* [WHAT IS REQUIRED] Both the line with "nand4_1 12, mux4_2" and the line with "export IMPL_grt_pass1_wl_mm=109" in the records below must appear in the output, along with every line between them, exactly and with nothing added.

* [Stored data entries]
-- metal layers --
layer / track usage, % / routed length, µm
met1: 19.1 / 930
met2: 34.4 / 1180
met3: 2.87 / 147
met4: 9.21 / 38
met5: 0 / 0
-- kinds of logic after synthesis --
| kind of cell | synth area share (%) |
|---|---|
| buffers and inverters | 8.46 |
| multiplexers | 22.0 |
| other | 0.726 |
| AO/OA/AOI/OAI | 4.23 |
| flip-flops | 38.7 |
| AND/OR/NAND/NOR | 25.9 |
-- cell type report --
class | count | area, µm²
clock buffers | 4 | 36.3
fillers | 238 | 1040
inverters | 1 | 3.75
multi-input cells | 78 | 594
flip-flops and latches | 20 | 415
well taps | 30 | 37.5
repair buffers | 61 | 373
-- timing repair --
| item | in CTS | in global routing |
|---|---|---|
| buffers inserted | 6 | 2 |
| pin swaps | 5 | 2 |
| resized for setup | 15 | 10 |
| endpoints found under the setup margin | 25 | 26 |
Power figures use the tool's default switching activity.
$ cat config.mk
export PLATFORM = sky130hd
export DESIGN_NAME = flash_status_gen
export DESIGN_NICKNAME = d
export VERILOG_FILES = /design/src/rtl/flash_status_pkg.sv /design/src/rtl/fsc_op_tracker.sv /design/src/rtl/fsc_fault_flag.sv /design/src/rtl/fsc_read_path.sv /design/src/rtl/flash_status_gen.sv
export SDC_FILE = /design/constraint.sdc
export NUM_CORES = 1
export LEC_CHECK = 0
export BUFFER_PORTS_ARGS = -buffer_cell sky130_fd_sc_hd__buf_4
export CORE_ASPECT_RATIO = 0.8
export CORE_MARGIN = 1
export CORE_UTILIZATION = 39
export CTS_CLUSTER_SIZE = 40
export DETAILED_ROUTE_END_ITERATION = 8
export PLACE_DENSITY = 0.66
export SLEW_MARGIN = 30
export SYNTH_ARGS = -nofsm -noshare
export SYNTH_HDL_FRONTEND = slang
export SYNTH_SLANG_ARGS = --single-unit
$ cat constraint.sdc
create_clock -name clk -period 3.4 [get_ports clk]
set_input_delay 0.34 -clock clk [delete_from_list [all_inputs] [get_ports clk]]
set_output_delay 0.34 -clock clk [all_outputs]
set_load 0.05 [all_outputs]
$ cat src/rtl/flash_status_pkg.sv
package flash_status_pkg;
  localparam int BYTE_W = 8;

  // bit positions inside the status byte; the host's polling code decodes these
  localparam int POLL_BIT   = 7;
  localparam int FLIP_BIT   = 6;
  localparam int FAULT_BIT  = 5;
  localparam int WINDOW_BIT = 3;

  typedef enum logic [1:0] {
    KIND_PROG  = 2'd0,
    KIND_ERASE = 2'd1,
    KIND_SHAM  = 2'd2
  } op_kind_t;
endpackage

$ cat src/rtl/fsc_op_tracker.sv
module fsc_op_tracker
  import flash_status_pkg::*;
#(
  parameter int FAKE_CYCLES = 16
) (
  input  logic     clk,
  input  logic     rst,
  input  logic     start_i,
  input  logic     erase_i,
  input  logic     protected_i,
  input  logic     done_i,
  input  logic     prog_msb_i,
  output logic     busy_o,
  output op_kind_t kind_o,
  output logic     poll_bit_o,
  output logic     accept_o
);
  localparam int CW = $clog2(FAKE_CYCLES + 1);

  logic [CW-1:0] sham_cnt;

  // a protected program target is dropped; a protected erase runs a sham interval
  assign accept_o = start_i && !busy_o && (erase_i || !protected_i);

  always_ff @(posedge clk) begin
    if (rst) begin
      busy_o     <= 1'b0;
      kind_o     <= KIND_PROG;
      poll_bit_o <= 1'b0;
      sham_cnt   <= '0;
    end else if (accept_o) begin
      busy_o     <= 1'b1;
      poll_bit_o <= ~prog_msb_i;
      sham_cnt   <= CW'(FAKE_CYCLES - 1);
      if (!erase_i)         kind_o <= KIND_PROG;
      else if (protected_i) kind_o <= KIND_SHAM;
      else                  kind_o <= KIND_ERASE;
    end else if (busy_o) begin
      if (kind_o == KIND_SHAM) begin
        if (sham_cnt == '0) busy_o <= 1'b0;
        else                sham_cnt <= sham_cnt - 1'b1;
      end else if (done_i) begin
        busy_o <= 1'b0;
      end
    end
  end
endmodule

--

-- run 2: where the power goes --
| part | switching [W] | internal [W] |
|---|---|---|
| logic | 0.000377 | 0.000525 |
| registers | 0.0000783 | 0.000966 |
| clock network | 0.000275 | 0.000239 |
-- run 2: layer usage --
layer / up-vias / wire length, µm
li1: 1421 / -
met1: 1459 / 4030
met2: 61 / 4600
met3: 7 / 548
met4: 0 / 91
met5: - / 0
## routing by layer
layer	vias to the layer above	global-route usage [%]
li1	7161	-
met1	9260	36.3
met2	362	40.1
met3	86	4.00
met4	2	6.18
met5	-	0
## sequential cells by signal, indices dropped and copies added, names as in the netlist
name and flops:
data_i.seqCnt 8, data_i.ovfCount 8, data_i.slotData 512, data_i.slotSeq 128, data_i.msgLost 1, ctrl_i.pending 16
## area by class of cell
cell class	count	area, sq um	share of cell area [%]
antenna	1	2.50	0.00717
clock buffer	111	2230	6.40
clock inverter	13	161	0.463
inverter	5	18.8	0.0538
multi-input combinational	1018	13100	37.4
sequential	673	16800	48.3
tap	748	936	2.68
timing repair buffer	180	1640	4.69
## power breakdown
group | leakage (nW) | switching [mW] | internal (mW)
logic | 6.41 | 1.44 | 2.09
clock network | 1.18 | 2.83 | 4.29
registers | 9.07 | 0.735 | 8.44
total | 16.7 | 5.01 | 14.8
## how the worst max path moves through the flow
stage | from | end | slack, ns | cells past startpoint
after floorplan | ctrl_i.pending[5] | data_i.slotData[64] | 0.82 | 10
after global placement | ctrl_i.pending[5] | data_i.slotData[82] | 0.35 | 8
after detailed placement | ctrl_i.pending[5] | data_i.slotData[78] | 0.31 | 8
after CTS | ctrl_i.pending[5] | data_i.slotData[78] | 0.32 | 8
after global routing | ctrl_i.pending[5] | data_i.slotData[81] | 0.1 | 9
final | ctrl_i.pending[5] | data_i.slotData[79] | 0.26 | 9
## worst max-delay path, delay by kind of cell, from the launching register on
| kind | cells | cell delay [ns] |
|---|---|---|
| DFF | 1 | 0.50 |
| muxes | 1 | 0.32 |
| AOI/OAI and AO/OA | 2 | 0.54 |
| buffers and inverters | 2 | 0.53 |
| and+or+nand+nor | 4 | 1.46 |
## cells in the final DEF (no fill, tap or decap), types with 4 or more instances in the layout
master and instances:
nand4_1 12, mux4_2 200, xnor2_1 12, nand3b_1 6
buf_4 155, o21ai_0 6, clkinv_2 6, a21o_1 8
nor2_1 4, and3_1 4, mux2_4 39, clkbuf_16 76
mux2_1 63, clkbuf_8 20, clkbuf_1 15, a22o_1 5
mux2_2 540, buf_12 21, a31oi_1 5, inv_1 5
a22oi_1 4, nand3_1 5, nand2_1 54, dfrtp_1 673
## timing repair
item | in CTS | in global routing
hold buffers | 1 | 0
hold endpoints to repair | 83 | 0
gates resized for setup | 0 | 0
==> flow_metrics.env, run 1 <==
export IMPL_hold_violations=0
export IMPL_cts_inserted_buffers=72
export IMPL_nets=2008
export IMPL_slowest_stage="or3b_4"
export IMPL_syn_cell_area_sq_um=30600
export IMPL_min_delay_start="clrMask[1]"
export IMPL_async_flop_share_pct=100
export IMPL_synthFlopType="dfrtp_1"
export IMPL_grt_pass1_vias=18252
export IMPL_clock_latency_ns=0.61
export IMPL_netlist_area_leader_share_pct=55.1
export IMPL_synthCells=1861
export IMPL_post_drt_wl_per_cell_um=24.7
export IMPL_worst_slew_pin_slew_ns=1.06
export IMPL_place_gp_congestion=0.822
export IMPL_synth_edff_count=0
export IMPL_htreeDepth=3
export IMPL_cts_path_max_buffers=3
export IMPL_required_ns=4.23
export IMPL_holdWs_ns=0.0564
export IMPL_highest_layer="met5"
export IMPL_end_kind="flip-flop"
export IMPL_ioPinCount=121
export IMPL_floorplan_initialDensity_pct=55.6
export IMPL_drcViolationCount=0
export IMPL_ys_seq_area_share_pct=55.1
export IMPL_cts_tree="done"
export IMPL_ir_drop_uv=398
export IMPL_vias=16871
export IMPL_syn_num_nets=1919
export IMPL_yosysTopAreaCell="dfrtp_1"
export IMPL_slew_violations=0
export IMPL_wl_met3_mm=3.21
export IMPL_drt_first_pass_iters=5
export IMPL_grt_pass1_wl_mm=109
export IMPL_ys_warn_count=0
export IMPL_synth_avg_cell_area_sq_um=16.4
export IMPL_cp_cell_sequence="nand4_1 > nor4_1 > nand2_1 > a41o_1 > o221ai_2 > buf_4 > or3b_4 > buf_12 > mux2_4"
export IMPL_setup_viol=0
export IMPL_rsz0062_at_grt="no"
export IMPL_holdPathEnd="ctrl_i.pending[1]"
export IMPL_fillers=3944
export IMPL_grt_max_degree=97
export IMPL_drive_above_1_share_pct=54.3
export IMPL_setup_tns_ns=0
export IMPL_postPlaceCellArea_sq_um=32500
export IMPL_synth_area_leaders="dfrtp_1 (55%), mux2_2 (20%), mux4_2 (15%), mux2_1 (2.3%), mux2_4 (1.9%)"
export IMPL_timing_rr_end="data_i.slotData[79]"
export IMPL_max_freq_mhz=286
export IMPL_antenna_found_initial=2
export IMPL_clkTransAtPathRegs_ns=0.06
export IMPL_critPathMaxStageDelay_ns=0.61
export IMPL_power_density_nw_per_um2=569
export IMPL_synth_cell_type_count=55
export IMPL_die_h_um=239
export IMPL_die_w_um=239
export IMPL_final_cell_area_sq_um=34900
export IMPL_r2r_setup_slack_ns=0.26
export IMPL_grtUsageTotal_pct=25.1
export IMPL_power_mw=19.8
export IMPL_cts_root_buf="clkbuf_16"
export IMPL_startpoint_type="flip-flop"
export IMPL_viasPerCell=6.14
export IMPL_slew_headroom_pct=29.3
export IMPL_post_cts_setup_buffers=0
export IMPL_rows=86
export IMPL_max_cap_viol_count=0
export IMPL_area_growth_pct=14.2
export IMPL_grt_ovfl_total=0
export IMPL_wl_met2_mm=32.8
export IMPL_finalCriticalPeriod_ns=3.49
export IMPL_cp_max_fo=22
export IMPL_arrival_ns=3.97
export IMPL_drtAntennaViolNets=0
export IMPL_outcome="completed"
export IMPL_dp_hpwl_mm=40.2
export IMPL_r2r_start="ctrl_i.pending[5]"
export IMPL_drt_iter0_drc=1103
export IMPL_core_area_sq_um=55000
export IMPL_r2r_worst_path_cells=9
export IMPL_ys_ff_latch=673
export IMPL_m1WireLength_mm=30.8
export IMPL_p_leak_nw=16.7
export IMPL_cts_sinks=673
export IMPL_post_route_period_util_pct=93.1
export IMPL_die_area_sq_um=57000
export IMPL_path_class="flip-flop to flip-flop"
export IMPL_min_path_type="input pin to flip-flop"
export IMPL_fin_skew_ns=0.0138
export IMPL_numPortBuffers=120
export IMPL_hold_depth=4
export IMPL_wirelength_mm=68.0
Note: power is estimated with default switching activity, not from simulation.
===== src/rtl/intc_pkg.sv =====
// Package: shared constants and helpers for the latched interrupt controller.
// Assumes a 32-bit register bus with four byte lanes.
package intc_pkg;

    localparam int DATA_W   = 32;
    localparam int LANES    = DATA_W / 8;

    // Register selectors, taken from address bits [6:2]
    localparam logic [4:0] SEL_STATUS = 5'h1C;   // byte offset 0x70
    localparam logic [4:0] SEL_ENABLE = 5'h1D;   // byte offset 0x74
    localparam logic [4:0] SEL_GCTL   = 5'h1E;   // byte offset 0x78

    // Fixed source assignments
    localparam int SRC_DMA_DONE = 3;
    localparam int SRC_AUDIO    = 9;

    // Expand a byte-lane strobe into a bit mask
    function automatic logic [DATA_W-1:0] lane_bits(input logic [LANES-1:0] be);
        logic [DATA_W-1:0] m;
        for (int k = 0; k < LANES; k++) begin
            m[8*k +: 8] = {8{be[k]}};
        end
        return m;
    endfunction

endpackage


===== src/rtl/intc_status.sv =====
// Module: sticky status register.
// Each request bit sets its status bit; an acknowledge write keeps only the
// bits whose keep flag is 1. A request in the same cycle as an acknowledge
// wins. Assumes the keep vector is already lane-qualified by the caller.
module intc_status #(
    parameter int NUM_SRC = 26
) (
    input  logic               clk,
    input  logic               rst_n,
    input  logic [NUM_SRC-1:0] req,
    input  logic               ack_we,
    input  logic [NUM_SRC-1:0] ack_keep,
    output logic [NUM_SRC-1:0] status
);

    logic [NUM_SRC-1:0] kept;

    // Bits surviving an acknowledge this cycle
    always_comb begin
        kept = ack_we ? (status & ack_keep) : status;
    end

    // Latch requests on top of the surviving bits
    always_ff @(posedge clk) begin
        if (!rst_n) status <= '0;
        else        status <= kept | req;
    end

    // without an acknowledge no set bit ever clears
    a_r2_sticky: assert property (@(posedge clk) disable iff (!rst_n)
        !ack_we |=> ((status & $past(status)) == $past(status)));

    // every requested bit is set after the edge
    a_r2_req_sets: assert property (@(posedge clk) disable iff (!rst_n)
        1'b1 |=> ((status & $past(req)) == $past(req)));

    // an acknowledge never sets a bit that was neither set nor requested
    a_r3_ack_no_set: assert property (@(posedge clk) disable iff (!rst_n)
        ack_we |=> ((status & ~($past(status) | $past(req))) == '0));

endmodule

* [EXPECTED OUTPUT]
nand4_1 12, mux4_2 200, xnor2_1 12, nand3b_1 6
buf_4 155, o21ai_0 6, clkinv_2 6, a21o_1 8
nor2_1 4, and3_1 4, mux2_4 39, clkbuf_16 76
mux2_1 63, clkbuf_8 20, clkbuf_1 15, a22o_1 5
mux2_2 540, buf_12 21, a31oi_1 5, inv_1 5
a22oi_1 4, nand3_1 5, nand2_1 54, dfrtp_1 673
## timing repair
item | in CTS | in global routing
hold buffers | 1 | 0
hold endpoints to repair | 83 | 0
gates resized for setup | 0 | 0
==> flow_metrics.env, run 1 <==
export IMPL_hold_violations=0
export IMPL_cts_inserted_buffers=72
export IMPL_nets=2008
export IMPL_slowest_stage="or3b_4"
export IMPL_syn_cell_area_sq_um=30600
export IMPL_min_delay_start="clrMask[1]"
export IMPL_async_flop_share_pct=100
export IMPL_synthFlopType="dfrtp_1"
export IMPL_grt_pass1_vias=18252
export IMPL_clock_latency_ns=0.61
export IMPL_netlist_area_leader_share_pct=55.1
export IMPL_synthCells=1861
export IMPL_post_drt_wl_per_cell_um=24.7
export IMPL_worst_slew_pin_slew_ns=1.06
export IMPL_place_gp_congestion=0.822
export IMPL_synth_edff_count=0
export IMPL_htreeDepth=3
export IMPL_cts_path_max_buffers=3
export IMPL_required_ns=4.23
export IMPL_holdWs_ns=0.0564
export IMPL_highest_layer="met5"
export IMPL_end_kind="flip-flop"
export IMPL_ioPinCount=121
export IMPL_floorplan_initialDensity_pct=55.6
export IMPL_drcViolationCount=0
export IMPL_ys_seq_area_share_pct=55.1
export IMPL_cts_tree="done"
export IMPL_ir_drop_uv=398
export IMPL_vias=16871
export IMPL_syn_num_nets=1919
export IMPL_yosysTopAreaCell="dfrtp_1"
export IMPL_slew_violations=0
export IMPL_wl_met3_mm=3.21
export IMPL_drt_first_pass_iters=5
export IMPL_grt_pass1_wl_mm=109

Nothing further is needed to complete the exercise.